会場限定のプログラムとして実施された本ステージでは、投資判断の考え方や銘柄を見る際の視点など、個人投資家にとって実践的な内容が多く語られました。参加者からの関心も高く、会場全体が熱気に包まれるセッションとなりました。
なお、STF氏とちょる子氏によるスペシャルステージの詳細は、後編記事で一部をレポートする予定です。
※スペシャルステージは会場限定コンテンツのため、アーカイブ配信はございません。
上場4社が登壇、成長戦略と事業の現在地を個人投資家に説明
IRセミナーでは、イーレックス(9517)、ユーグレナ(2931)、TORICO(7138)、ギークス(7060)の上場企業4社が登壇しました。各社の経営陣が、事業環境や中長期の成長戦略、株主還元方針などについて説明し、会場・オンラインの個人投資家から寄せられた質問にも回答しました。
2030年度に税引前利益250億円から300億円へ 蓄電池・バイオマス発電・海外事業で成長を描く

登壇:イーレックス株式会社 常務取締役 田中稔道氏
第1部では、イーレックスの常務取締役・田中稔道氏が登壇しました。同社は「AI時代の電力不足解消と脱炭素に貢献する会社」として、創業事業である電力小売に加え、国内バイオマス発電、バイオマス燃料、海外発電事業を展開しています。
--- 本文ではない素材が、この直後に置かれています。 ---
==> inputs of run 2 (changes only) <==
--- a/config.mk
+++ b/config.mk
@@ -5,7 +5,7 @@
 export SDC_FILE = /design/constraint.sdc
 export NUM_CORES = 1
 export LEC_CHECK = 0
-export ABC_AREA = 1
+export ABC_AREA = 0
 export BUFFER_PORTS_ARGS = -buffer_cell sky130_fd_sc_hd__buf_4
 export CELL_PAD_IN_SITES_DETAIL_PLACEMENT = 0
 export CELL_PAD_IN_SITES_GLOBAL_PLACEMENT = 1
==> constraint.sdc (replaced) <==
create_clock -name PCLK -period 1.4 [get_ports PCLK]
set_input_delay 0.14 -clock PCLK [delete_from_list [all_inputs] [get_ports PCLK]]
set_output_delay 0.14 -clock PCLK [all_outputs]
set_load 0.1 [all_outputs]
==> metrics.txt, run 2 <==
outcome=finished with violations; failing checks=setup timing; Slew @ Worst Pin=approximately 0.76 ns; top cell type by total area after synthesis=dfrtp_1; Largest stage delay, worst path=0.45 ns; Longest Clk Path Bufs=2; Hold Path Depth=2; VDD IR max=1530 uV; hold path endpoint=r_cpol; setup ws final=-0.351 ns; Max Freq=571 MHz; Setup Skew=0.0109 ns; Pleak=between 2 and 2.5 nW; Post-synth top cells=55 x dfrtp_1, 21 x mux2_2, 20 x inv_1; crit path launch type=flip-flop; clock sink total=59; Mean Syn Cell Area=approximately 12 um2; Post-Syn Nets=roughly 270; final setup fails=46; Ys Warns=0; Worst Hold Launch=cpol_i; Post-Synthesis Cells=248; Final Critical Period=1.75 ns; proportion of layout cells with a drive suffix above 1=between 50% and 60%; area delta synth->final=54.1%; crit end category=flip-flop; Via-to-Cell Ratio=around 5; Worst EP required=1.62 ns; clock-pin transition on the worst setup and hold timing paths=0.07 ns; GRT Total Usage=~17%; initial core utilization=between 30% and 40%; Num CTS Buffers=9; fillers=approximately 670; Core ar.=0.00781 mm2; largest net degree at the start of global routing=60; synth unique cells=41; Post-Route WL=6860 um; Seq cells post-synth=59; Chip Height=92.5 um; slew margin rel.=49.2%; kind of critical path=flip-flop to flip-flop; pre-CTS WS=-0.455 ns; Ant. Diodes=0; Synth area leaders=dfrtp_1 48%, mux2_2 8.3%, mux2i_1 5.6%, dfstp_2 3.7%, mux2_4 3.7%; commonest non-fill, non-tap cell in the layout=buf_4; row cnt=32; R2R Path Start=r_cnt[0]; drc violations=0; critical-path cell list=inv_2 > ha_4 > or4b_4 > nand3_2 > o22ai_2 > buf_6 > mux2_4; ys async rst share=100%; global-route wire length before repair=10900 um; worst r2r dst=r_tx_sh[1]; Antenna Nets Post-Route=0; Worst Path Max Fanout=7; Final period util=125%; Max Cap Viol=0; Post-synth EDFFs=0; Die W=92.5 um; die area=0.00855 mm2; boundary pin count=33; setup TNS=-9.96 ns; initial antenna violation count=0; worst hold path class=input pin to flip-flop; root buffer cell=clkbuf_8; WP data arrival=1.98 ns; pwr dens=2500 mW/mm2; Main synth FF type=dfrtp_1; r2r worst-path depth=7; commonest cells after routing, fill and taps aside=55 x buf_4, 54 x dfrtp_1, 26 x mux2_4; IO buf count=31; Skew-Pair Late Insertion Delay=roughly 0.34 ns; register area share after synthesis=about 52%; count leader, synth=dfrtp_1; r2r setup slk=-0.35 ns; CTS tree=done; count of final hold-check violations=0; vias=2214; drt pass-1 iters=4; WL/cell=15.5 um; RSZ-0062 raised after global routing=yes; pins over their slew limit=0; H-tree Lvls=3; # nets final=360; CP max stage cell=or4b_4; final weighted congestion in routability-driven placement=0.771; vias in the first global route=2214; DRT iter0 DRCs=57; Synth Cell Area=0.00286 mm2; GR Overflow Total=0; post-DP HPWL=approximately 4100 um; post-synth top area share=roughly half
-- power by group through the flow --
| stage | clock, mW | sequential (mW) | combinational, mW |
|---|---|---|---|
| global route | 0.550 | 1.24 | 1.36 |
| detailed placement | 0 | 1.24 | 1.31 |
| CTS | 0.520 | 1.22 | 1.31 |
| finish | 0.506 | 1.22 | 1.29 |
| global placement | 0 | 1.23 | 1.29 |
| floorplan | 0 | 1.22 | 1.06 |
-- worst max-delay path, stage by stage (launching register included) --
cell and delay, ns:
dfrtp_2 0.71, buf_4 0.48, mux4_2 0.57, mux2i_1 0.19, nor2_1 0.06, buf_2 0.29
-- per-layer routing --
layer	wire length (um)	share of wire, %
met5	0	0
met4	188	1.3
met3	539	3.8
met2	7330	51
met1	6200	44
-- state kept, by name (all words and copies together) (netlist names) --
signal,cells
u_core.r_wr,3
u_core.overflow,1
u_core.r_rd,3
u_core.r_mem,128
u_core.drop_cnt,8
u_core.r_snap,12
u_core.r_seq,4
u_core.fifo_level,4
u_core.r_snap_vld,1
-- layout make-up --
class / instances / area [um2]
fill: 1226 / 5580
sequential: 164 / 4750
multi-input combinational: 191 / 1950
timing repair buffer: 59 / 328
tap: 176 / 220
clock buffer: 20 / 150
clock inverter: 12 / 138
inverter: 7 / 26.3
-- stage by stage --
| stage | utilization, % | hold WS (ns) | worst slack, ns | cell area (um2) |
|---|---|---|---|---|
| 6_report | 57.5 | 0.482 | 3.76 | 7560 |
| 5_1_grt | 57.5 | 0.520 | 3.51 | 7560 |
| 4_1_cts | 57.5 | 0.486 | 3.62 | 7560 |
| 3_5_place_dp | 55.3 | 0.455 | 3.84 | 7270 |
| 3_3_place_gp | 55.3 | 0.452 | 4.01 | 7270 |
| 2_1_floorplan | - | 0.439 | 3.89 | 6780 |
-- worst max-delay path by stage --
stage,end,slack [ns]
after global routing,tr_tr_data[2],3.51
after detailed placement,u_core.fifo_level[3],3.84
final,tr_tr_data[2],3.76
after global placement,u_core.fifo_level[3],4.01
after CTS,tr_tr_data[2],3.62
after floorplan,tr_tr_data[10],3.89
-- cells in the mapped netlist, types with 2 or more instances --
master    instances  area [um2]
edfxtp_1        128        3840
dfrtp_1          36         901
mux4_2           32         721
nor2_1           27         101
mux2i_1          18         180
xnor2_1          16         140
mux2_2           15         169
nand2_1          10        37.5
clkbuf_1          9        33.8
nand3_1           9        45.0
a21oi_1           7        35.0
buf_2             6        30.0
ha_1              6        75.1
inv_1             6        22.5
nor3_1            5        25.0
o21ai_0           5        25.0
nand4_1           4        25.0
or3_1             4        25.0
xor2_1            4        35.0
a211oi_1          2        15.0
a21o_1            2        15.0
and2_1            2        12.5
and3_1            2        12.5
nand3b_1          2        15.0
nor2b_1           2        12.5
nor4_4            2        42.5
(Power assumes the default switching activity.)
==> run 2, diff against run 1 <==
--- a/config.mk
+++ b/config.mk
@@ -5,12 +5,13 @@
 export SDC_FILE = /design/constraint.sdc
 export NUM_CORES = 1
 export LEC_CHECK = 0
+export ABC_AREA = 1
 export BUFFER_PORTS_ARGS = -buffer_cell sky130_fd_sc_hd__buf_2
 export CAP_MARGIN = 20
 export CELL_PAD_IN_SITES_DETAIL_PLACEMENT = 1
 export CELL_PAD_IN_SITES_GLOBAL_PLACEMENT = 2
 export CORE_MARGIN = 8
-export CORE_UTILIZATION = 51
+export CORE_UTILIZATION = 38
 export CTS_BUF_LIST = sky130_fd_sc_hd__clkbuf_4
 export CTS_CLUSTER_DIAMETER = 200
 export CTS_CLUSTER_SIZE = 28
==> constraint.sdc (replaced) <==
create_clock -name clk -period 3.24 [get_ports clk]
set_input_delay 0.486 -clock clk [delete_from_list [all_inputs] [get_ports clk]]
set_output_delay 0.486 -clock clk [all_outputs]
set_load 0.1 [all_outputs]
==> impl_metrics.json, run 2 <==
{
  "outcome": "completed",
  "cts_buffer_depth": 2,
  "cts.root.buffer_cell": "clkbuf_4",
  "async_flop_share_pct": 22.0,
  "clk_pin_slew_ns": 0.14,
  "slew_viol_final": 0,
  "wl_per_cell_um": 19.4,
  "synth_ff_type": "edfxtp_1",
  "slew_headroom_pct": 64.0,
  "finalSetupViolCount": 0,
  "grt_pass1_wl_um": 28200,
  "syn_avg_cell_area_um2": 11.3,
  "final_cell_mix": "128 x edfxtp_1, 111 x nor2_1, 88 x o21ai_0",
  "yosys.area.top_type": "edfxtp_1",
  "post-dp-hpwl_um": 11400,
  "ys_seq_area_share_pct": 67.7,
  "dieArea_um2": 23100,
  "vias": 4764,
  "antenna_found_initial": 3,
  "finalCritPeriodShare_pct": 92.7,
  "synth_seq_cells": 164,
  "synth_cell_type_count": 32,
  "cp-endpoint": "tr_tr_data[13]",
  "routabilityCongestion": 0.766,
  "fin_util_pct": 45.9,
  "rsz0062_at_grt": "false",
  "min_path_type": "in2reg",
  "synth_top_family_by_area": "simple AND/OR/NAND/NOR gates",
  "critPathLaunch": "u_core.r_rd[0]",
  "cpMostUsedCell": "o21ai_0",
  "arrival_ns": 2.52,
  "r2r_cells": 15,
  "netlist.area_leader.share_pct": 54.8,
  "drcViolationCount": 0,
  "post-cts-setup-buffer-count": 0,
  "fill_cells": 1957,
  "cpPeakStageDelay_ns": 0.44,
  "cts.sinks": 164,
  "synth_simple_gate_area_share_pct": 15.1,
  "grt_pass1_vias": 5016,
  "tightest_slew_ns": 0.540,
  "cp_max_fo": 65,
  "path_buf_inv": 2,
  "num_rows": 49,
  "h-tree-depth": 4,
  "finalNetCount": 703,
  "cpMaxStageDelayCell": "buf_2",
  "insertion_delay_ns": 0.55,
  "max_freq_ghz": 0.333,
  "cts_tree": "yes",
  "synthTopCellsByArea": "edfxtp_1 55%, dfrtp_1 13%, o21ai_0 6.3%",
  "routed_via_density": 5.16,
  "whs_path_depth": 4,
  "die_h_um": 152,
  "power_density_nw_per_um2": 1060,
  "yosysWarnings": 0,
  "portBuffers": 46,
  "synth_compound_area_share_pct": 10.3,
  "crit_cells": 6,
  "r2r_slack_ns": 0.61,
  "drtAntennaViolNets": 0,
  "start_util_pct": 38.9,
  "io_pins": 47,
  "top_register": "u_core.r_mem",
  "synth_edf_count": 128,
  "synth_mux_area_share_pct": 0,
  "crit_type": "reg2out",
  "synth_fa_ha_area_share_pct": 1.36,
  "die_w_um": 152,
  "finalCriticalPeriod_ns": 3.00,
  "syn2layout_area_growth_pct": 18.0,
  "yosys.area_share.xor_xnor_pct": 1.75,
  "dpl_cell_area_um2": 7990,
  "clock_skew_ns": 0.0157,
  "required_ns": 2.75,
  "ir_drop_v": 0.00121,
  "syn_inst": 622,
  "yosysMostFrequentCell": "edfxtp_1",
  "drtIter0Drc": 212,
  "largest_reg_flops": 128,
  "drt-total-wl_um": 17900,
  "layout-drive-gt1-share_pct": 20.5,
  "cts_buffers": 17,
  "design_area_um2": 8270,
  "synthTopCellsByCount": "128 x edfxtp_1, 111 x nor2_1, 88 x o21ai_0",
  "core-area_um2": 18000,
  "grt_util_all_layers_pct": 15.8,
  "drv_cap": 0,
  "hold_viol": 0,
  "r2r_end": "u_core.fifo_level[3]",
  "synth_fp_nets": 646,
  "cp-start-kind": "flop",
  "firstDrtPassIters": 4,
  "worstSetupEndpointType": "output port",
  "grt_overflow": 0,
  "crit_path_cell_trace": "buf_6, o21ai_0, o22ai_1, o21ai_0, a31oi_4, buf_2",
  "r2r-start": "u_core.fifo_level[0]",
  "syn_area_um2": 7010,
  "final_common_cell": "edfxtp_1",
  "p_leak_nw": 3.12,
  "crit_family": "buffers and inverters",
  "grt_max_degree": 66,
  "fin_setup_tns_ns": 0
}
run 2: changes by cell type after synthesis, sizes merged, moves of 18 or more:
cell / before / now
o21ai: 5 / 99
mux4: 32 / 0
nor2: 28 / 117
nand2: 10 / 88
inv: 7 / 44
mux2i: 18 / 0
電力小売では年間約40億キロワットアワーを販売し、売上はおよそ900億円規模となっています。
セッションでは、ゲストとの対談を通じて、AIの進展に伴うデータセンター需要の増加や、今後の電力需要拡大を見据えた同社の成長戦略が深掘りされました。同社は、供給力不足と脱炭素の流れが続くなか、蓄電池事業、バイオマス発電事業、海外事業を成長ドライバーに位置付けています。蓄電池事業では2028年度に100メガワットを取扱電源とすることを目指し、JR東日本とのコーポレートPPAやデマンドレスポンスにも取り組んでいます。
また、対談ではバイオマス発電や海外事業の展開についても話題が広がりました。バイオマス発電では、既存発電所で約350メガワットの電力を供給しているほか、2029年度の運転開始を目指す112メガワット規模の新潟バイオマス発電所についても紹介されました。海外事業では、ベトナムやカンボジアで発電所開発を進めています。既存事業の販売量を着実に伸ばしつつ、蓄電池、データセンター向け電力供給、バイオマス発電、海外事業を成長領域とし、2030年度に税引前利益250億円から300億円を目指す方針が示されました。
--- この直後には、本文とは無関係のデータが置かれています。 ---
--- src/rtl/pipe_ctrl_pkg.sv ---
// Opcodes, ALU/immediate/result encodings and control-word types shared by the
// RV32I pipeline control unit and its decoder.
package pipe_ctrl_pkg;

   localparam logic [6:0] OP_R      = 7'b0110011;
   localparam logic [6:0] OP_I      = 7'b0010011;
   localparam logic [6:0] OP_LOAD   = 7'b0000011;
   localparam logic [6:0] OP_STORE  = 7'b0100011;
   localparam logic [6:0] OP_BRANCH = 7'b1100011;
   localparam logic [6:0] OP_JAL    = 7'b1101111;
   localparam logic [6:0] OP_JALR   = 7'b1100111;
   localparam logic [6:0] OP_LUI    = 7'b0110111;
   localparam logic [6:0] OP_AUIPC  = 7'b0010111;

   localparam logic [3:0] ALU_ADD  = 4'b0000;
   localparam logic [3:0] ALU_SUB  = 4'b0001;
   localparam logic [3:0] ALU_AND  = 4'b0010;
   localparam logic [3:0] ALU_OR   = 4'b0011;
   localparam logic [3:0] ALU_XOR  = 4'b0100;
   localparam logic [3:0] ALU_SLT  = 4'b0101;
   localparam logic [3:0] ALU_SLTU = 4'b0110;
   localparam logic [3:0] ALU_SLL  = 4'b0111;
   localparam logic [3:0] ALU_SRL  = 4'b1000;
   localparam logic [3:0] ALU_SRA  = 4'b1001;

   localparam logic [2:0] IMM_I = 3'b000;
   localparam logic [2:0] IMM_S = 3'b001;
   localparam logic [2:0] IMM_B = 3'b010;
   localparam logic [2:0] IMM_J = 3'b011;
   localparam logic [2:0] IMM_U = 3'b100;

   localparam logic [1:0] RES_ALU = 2'b00;
   localparam logic [1:0] RES_MEM = 2'b01;
   localparam logic [1:0] RES_PC4 = 2'b10;

   localparam logic [1:0] SRCA_RS1  = 2'b00;
   localparam logic [1:0] SRCA_PC   = 2'b01;
   localparam logic [1:0] SRCA_ZERO = 2'b10;

   localparam logic [2:0] F3_BEQ  = 3'b000;
   localparam logic [2:0] F3_BNE  = 3'b001;
   localparam logic [2:0] F3_BLT  = 3'b100;
   localparam logic [2:0] F3_BGE  = 3'b101;
   localparam logic [2:0] F3_BLTU = 3'b110;
   localparam logic [2:0] F3_BGEU = 3'b111;

   typedef struct packed {
      logic       regwrite;
      logic       memwrite;
      logic       jump;
      logic       branch;
      logic       jalr;
      logic [1:0] alusrc_a;
      logic       alusrc_b;
      logic [3:0] alucontrol;
      logic [1:0] resultsrc;
      logic [2:0] immsrc;
      logic       illegal;
   } ctrl_t;

   typedef struct packed {
      logic       regwrite;
      logic       memwrite;
      logic       jump;
      logic       branch;
      logic       jalr;
      logic [1:0] alusrc_a;
      logic       alusrc_b;
      logic [3:0] alucontrol;
      logic [1:0] resultsrc;
      logic       illegal;
      logic [2:0] funct3;
   } ex_ctrl_t;

   typedef struct packed {
      logic       regwrite;
      logic       memwrite;
      logic [1:0] resultsrc;
      logic       illegal;
   } mem_ctrl_t;

   typedef struct packed {
      logic       regwrite;
      logic [1:0] resultsrc;
      logic       illegal;
   } wb_ctrl_t;

   // alt selects the alternate operation (SUB for 000, SRA for 101).
   function automatic logic [3:0] alu_op(input logic [2:0] f3, input logic alt);
      logic [3:0] code;
      case (f3)
         3'b000:  code = alt ? ALU_SUB : ALU_ADD;
         3'b001:  code = ALU_SLL;
         3'b010:  code = ALU_SLT;
         3'b011:  code = ALU_SLTU;
         3'b100:  code = ALU_XOR;
         3'b101:  code = alt ? ALU_SRA : ALU_SRL;
         3'b110:  code = ALU_OR;
         default: code = ALU_AND;
      endcase
      return code;
   endfunction

endpackage

--- src/rtl/pipelined_control_unit_decoder.sv ---
// Combinational D-stage decoder: opcode/funct3/funct7[5] to a control word,
// with disabled or unknown encodings producing an all-zero word plus illegal.
module ctrl_decoder
   import pipe_ctrl_pkg::*;
#(
   parameter bit EN_UPPER   = 1'b1,
   parameter bit EN_FULL_BR = 1'b1
) (
   input  logic [6:0] op,
   input  logic [2:0] funct3,
   input  logic       funct7_5,
   output ctrl_t      ctrl
);

   logic br_ok;

   always_comb begin
      br_ok = (funct3[2:1] != 2'b01) && (EN_FULL_BR || (funct3[2:1] == 2'b00));
   end

   always_comb begin
      ctrl = '0;
      case (op)
         OP_R: begin
            ctrl.regwrite   = 1'b1;
            ctrl.alucontrol = alu_op(funct3, funct7_5);
         end
         OP_I: begin
            // Only the shift-right immediate form honours funct7[5] (SRAI).
            ctrl.regwrite   = 1'b1;
            ctrl.alusrc_b   = 1'b1;
            ctrl.immsrc     = IMM_I;
            ctrl.alucontrol = alu_op(funct3, funct7_5 && (funct3 == 3'b101));
         end
         OP_LOAD: begin
            ctrl.regwrite   = 1'b1;
            ctrl.alusrc_b   = 1'b1;
            ctrl.immsrc     = IMM_I;
            ctrl.resultsrc  = RES_MEM;
         end
         OP_STORE: begin
            ctrl.memwrite   = 1'b1;
            ctrl.alusrc_b   = 1'b1;
            ctrl.immsrc     = IMM_S;
         end
         OP_BRANCH: begin
            if (br_ok) begin
               ctrl.branch     = 1'b1;
               ctrl.immsrc     = IMM_B;
               ctrl.alucontrol = ALU_SUB;
            end else begin
               ctrl.illegal    = 1'b1;
            end
         end
         OP_JAL: begin
            ctrl.regwrite   = 1'b1;
            ctrl.jump       = 1'b1;
            ctrl.immsrc     = IMM_J;
            ctrl.resultsrc  = RES_PC4;
         end
         OP_JALR: begin
            ctrl.regwrite   = 1'b1;
            ctrl.jump       = 1'b1;
            ctrl.jalr       = 1'b1;
            ctrl.alusrc_b   = 1'b1;
            ctrl.immsrc     = IMM_I;
            ctrl.resultsrc  = RES_PC4;
         end
         OP_LUI: begin
            if (EN_UPPER) begin
               ctrl.regwrite   = 1'b1;
               ctrl.alusrc_a   = SRCA_ZERO;
               ctrl.alusrc_b   = 1'b1;
               ctrl.immsrc     = IMM_U;
            end else begin
               ctrl.illegal    = 1'b1;
            end
         end
         OP_AUIPC: begin
            if (EN_UPPER) begin
               ctrl.regwrite   = 1'b1;
               ctrl.alusrc_a   = SRCA_PC;
               ctrl.alusrc_b   = 1'b1;
               ctrl.immsrc     = IMM_U;
            end else begin
               ctrl.illegal    = 1'b1;
            end
         end
         default: begin
            ctrl.illegal = 1'b1;
         end
      endcase
   end

endmodule

--- src/rtl/pipelined_control_unit.sv ---
// RV32I pipeline control: decodes in D and carries controls through the
// ID/EX, EX/MEM and MEM/WB registers, resolving branches in E.
module pipelined_control_unit
   import pipe_ctrl_pkg::*;
#(
   parameter int unsigned ALU_W      = 4,
   parameter bit          EN_UPPER   = 1'b1,
   parameter bit          EN_FULL_BR = 1'b1
) (
   input  logic             clk,
   input  logic             rst_n,
   input  logic [6:0]       op,
   input  logic [2:0]       funct3,
   input  logic             funct7_5,
   input  logic             stall_e,
   input  logic             flush_e,
   input  logic             zero_e,
   input  logic             lt_e,
   input  logic             ltu_e,
   output logic [2:0]       immsrc_d,
   output logic             regwrite_e,
   output logic             memwrite_e,
   output logic             jump_e,
   output logic             branch_e,
   output logic [1:0]       alusrc_a_e,
   output logic             alusrc_b_e,
   output logic [ALU_W-1:0] alucontrol_e,
   output logic [1:0]       resultsrc_e,
   output logic             pcsrc_e,
   output logic             jalr_e,
   output logic             regwrite_m,
   output logic             memwrite_m,
   output logic [1:0]       resultsrc_m,
   output logic             regwrite_w,
   output logic [1:0]       resultsrc_w,
   output logic             illegal_w
);

   ctrl_t     dec_d;
   ex_ctrl_t  ex_d;
   ex_ctrl_t  ex_p0;
   mem_ctrl_t mem_p1;
   wb_ctrl_t  wb_p2;
   logic      cond_e;

   ctrl_decoder #(
      .EN_UPPER   (EN_UPPER),
      .EN_FULL_BR (EN_FULL_BR)
   ) u_dec (
      .op       (op),
      .funct3   (funct3),
      .funct7_5 (funct7_5),
      .ctrl     (dec_d)
   );

   assign immsrc_d = dec_d.immsrc;

   always_comb begin
      ex_d            = '0;
      ex_d.regwrite   = dec_d.regwrite;
      ex_d.memwrite   = dec_d.memwrite;
      ex_d.jump       = dec_d.jump;
      ex_d.branch     = dec_d.branch;
      ex_d.jalr       = dec_d.jalr;
      ex_d.alusrc_a   = dec_d.alusrc_a;
      ex_d.alusrc_b   = dec_d.alusrc_b;
      ex_d.alucontrol = dec_d.alucontrol;
      ex_d.resultsrc  = dec_d.resultsrc;
      ex_d.illegal    = dec_d.illegal;
      ex_d.funct3     = funct3;
   end

   // D -> E boundary: flush outranks stall, both produce/keep a clean bubble.
   always_ff @(posedge clk) begin
      if (!rst_n) begin
         ex_p0 <= '0;
      end else if (flush_e) begin
         ex_p0 <= '0;
      end else if (!stall_e) begin
         ex_p0 <= ex_d;
      end
   end

   // E -> M boundary.
   always_ff @(posedge clk) begin
      if (!rst_n) begin
         mem_p1 <= '0;
      end else begin
         mem_p1.regwrite  <= ex_p0.regwrite;
         mem_p1.memwrite  <= ex_p0.memwrite;
         mem_p1.resultsrc <= ex_p0.resultsrc;
         mem_p1.illegal   <= ex_p0.illegal;
      end
   end

   // M -> W boundary.
   always_ff @(posedge clk) begin
      if (!rst_n) begin
         wb_p2 <= '0;
      end else begin
         wb_p2.regwrite  <= mem_p1.regwrite;
         wb_p2.resultsrc <= mem_p1.resultsrc;
         wb_p2.illegal   <= mem_p1.illegal;
      end
   end

   always_comb begin
      cond_e = 1'b0;
      case (ex_p0.funct3)
         F3_BEQ:  cond_e = zero_e;
         F3_BNE:  cond_e = !zero_e;
         F3_BLT:  cond_e = lt_e;
         F3_BGE:  cond_e = !lt_e;
         F3_BLTU: cond_e = ltu_e;
         F3_BGEU: cond_e = !ltu_e;
         default: cond_e = 1'b0;
      endcase
   end

   // Gated by rst_n so no redirect escapes before the first reset edge.
   assign pcsrc_e      = rst_n & (ex_p0.jump | (ex_p0.branch & cond_e));

   assign regwrite_e   = ex_p0.regwrite;
   assign memwrite_e   = ex_p0.memwrite;
   assign jump_e       = ex_p0.jump;
   assign branch_e     = ex_p0.branch;
   assign alusrc_a_e   = ex_p0.alusrc_a;
   assign alusrc_b_e   = ex_p0.alusrc_b;
   assign alucontrol_e = ALU_W'(ex_p0.alucontrol);
   assign resultsrc_e  = ex_p0.resultsrc;
   assign jalr_e       = ex_p0.jalr;

   assign regwrite_m   = mem_p1.regwrite;
   assign memwrite_m   = mem_p1.memwrite;
   assign resultsrc_m  = mem_p1.resultsrc;

   assign regwrite_w   = wb_p2.regwrite;
   assign resultsrc_w  = wb_p2.resultsrc;
   assign illegal_w    = wb_p2.illegal;

endmodule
▶ 記事全文はこちら:イーレックス(9517)、既存事業の着実な成長に加え、蓄電池等のアグリゲーション事業や海外事業での展開を目指す
EBITDA3倍・営業黒字30億円回復、2030年に売上高1,000億円を狙うV字回復企業

登壇:ユーグレナ 取締役 代表執行役員 Co-CEO 兼 財務担当 若原智広氏/取締役 代表執行役員 Co-CEO 兼 人事担当 兼 ヘルスケアBtoB国内営業・新規領域担当 植村弘子氏
第2部では、ユーグレナの取締役 代表執行役員 Co-CEOである若原智広氏と植村弘子氏が登壇しました。新経営体制から2年が経過するなか、EBITDAは2023年12月期比で3倍、調整後EBITDAマージンは9ポイント上昇して14%へ改善し、2025年12月期には初配当も実現したという収益改革の成果が共有されました。
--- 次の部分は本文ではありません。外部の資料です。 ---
<file path="config.mk">
export PLATFORM = sky130hd
export DESIGN_NAME = bc_sched_flat
export DESIGN_NICKNAME = d
export VERILOG_FILES = /design/src/rtl/bc_pkg.sv /design/src/rtl/bc_sched_if.sv /design/src/rtl/bc_rr_arb.sv /design/src/rtl/bc_sched.sv /design/src/flat_wrapper.sv
export SDC_FILE = /design/constraint.sdc
export NUM_CORES = 1
export LEC_CHECK = 0
export ABC_AREA = 1
export CORE_UTILIZATION = 53
export CTS_CLUSTER_DIAMETER = 30
export CTS_CLUSTER_SIZE = 10
export DETAILED_ROUTE_END_ITERATION = 16
export MAX_ROUTING_LAYER = met4
export PLACE_DENSITY_LB_ADDON = 0.3
export SLEW_MARGIN = 20
export SYNTH_ARGS = -nofsm -noshare
export SYNTH_HDL_FRONTEND = slang
export SYNTH_SLANG_ARGS = --single-unit
</file>
<file path="constraint.sdc">
create_clock -name clk -period 2.1 [get_ports clk]
set_input_delay 0.42 -clock clk [delete_from_list [all_inputs] [get_ports clk]]
set_output_delay 0.42 -clock clk [all_outputs]
set_load 0.01 [all_outputs]
</file>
ゲストとの対談では、同社が掲げる2030年12月期の売上高1,000億円・EBITDA160億円という目標に向けて、どのように成長を描くのかが掘り下げられました。ヘルスケア領域ではBtoB、海外展開、慢性腎臓病領域を成長ドライバーに位置付けています。また、バイオ燃料事業では、2028年稼働予定のマレーシア商業プラントを軸とした今後の展開が説明されました。
質疑応答では、ブランド戦略、バイオ燃料の損益分岐点、特許取得による収益向上、コンパニオンアニマル向けの商品開発など、幅広いテーマについて議論が交わされました。会場・オンラインから寄せられた質問も交えながら、収益改革の進捗と今後の成長可能性について、投資家目線での対話が展開されました。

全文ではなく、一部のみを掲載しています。